··· Input records ···
File: src/rtl/fle_config_loader.sv
// Configuration loader for one FLE: streams words into a shadow image and commits it atomically.
// Optional word parity checking with an ERR state is enabled by defining FLE_CFG_PARITY_EN.
module fle_config_loader #(
    parameter int unsigned NUM_BITS = 47,
    parameter int unsigned WORD_W   = 8
) (
    input  logic                prog_clk,
    input  logic                prog_reset,
    input  logic                cfg_start,
    input  logic                cfg_valid,
    output logic                cfg_ready,
    input  logic [WORD_W-1:0]   cfg_data,
`ifdef FLE_CFG_PARITY_EN
    input  logic                cfg_parity,
`endif
    output logic                cfg_busy,
    output logic                cfg_done,
    output logic                cfg_err,
    output logic                fabric_en,
    output logic [NUM_BITS-1:0] mem_out,
    output logic [NUM_BITS-1:0] mem_outb
);

    localparam int unsigned NUM_WORDS = (NUM_BITS + WORD_W - 1) / WORD_W;
    localparam int unsigned PAD_W     = NUM_WORDS * WORD_W;
    localparam int unsigned CNT_W     = (NUM_WORDS > 1) ? $clog2(NUM_WORDS) : 1;

    localparam logic [1:0] ST_IDLE   = 2'd0;
    localparam logic [1:0] ST_LOAD   = 2'd1;
    localparam logic [1:0] ST_COMMIT = 2'd2;
`ifdef FLE_CFG_PARITY_EN
    localparam logic [1:0] ST_ERR    = 2'd3;
`endif

    logic [1:0]          state, state_nxt;
    logic [CNT_W-1:0]    word_cnt, word_cnt_nxt;
    logic [NUM_BITS-1:0] shadow, shadow_nxt;
    logic [NUM_BITS-1:0] mem_nxt;
    logic                fabric_en_nxt;
    logic                done_nxt;
    logic                parity_ok;
    logic [NUM_BITS-1:0] word_mask;
    logic [NUM_BITS-1:0] word_bits;

`ifdef FLE_CFG_PARITY_EN
    logic err_q, err_nxt;
    assign parity_ok = ~(^{cfg_data, cfg_parity});
    assign cfg_err   = err_q;
`else
    assign parity_ok = 1'b1;
    assign cfg_err   = 1'b0;
`endif

    // Word lane positioned at word_cnt*WORD_W; lanes beyond NUM_BITS fall off in the truncation.
    assign word_mask = NUM_BITS'(PAD_W'({WORD_W{1'b1}}) << (32'(word_cnt) * WORD_W));
    assign word_bits = NUM_BITS'(PAD_W'(cfg_data) << (32'(word_cnt) * WORD_W));

    assign cfg_ready = (state == ST_LOAD);
    assign cfg_busy  = (state != ST_IDLE);
    assign mem_outb  = ~mem_out;

    always_comb begin
        state_nxt     = state;
        word_cnt_nxt  = word_cnt;
        shadow_nxt    = shadow;
        mem_nxt       = mem_out;
        fabric_en_nxt = fabric_en;
        done_nxt      = 1'b0;
`ifdef FLE_CFG_PARITY_EN
        err_nxt       = err_q;
`endif
        case (state)
            ST_IDLE: begin
                if (cfg_start) begin
                    state_nxt     = ST_LOAD;
                    word_cnt_nxt  = '0;
                    shadow_nxt    = '0;
                    fabric_en_nxt = 1'b0;
                end
            end
            ST_LOAD: begin
                if (cfg_start) begin
                    word_cnt_nxt = '0;
                    shadow_nxt   = '0;
                end else if (cfg_valid) begin
                    if (!parity_ok) begin
`ifdef FLE_CFG_PARITY_EN
                        state_nxt = ST_ERR;
                        err_nxt   = 1'b1;
`endif
                    end else begin
                        shadow_nxt = (shadow & ~word_mask) | word_bits;
                        if (word_cnt == CNT_W'(NUM_WORDS - 1)) begin
                            state_nxt = ST_COMMIT;
                        end else begin
                            word_cnt_nxt = word_cnt + CNT_W'(1);
                        end
                    end
                end
            end
            ST_COMMIT: begin
                mem_nxt       = shadow;
                done_nxt      = 1'b1;
                fabric_en_nxt = 1'b1;
                state_nxt     = ST_IDLE;
            end
`ifdef FLE_CFG_PARITY_EN
            ST_ERR: begin
                if (cfg_start) begin
                    state_nxt     = ST_LOAD;
                    err_nxt       = 1'b0;
                    word_cnt_nxt  = '0;
                    shadow_nxt    = '0;
                    fabric_en_nxt = 1'b0;
                end
            end
`endif
            default: state_nxt = ST_IDLE;
        endcase
    end

    always_ff @(posedge prog_clk or posedge prog_reset) begin
        if (prog_reset) begin
            state     <= ST_IDLE;
            word_cnt  <= '0;
            shadow    <= '0;
            mem_out   <= '0;
            fabric_en <= 1'b0;
            cfg_done  <= 1'b0;
        end else begin
            state     <= state_nxt;
            word_cnt  <= word_cnt_nxt;
            shadow    <= shadow_nxt;
            mem_out   <= mem_nxt;
            fabric_en <= fabric_en_nxt;
            cfg_done  <= done_nxt;
        end
    end

`ifdef FLE_CFG_PARITY_EN
    always_ff @(posedge prog_clk or posedge prog_reset) begin
        if (prog_reset) begin
            err_q <= 1'b0;
        end else begin
            err_q <= err_nxt;
        end
    end
`endif

endmodule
···
**Exercise objective:** Of the entries above, transcribe exactly those lines that fall between the line containing "in the truncation." and the line containing "fabric_en_nxt = 1'b1;", together with those two lines.

**Result:**
    // Word lane positioned at word_cnt*WORD_W; lanes beyond NUM_BITS fall off in the truncation.
    assign word_mask = NUM_BITS'(PAD_W'({WORD_W{1'b1}}) << (32'(word_cnt) * WORD_W));
    assign word_bits = NUM_BITS'(PAD_W'(cfg_data) << (32'(word_cnt) * WORD_W));

    assign cfg_ready = (state == ST_LOAD);
    assign cfg_busy  = (state != ST_IDLE);
    assign mem_outb  = ~mem_out;

    always_comb begin
        state_nxt     = state;
        word_cnt_nxt  = word_cnt;
        shadow_nxt    = shadow;
        mem_nxt       = mem_out;
        fabric_en_nxt = fabric_en;
        done_nxt      = 1'b0;
`ifdef FLE_CFG_PARITY_EN
        err_nxt       = err_q;
`endif
        case (state)
            ST_IDLE: begin
                if (cfg_start) begin
                    state_nxt     = ST_LOAD;
                    word_cnt_nxt  = '0;
                    shadow_nxt    = '0;
                    fabric_en_nxt = 1'b0;
                end
            end
            ST_LOAD: begin
                if (cfg_start) begin
                    word_cnt_nxt = '0;
                    shadow_nxt   = '0;
                end else if (cfg_valid) begin
                    if (!parity_ok) begin
`ifdef FLE_CFG_PARITY_EN
                        state_nxt = ST_ERR;
                        err_nxt   = 1'b1;
`endif
                    end else begin
                        shadow_nxt = (shadow & ~word_mask) | word_bits;
                        if (word_cnt == CNT_W'(NUM_WORDS - 1)) begin
                            state_nxt = ST_COMMIT;
                        end else begin
                            word_cnt_nxt = word_cnt + CNT_W'(1);
                        end
                    end
                end
            end
            ST_COMMIT: begin
                mem_nxt       = shadow;
                done_nxt      = 1'b1;
                fabric_en_nxt = 1'b1;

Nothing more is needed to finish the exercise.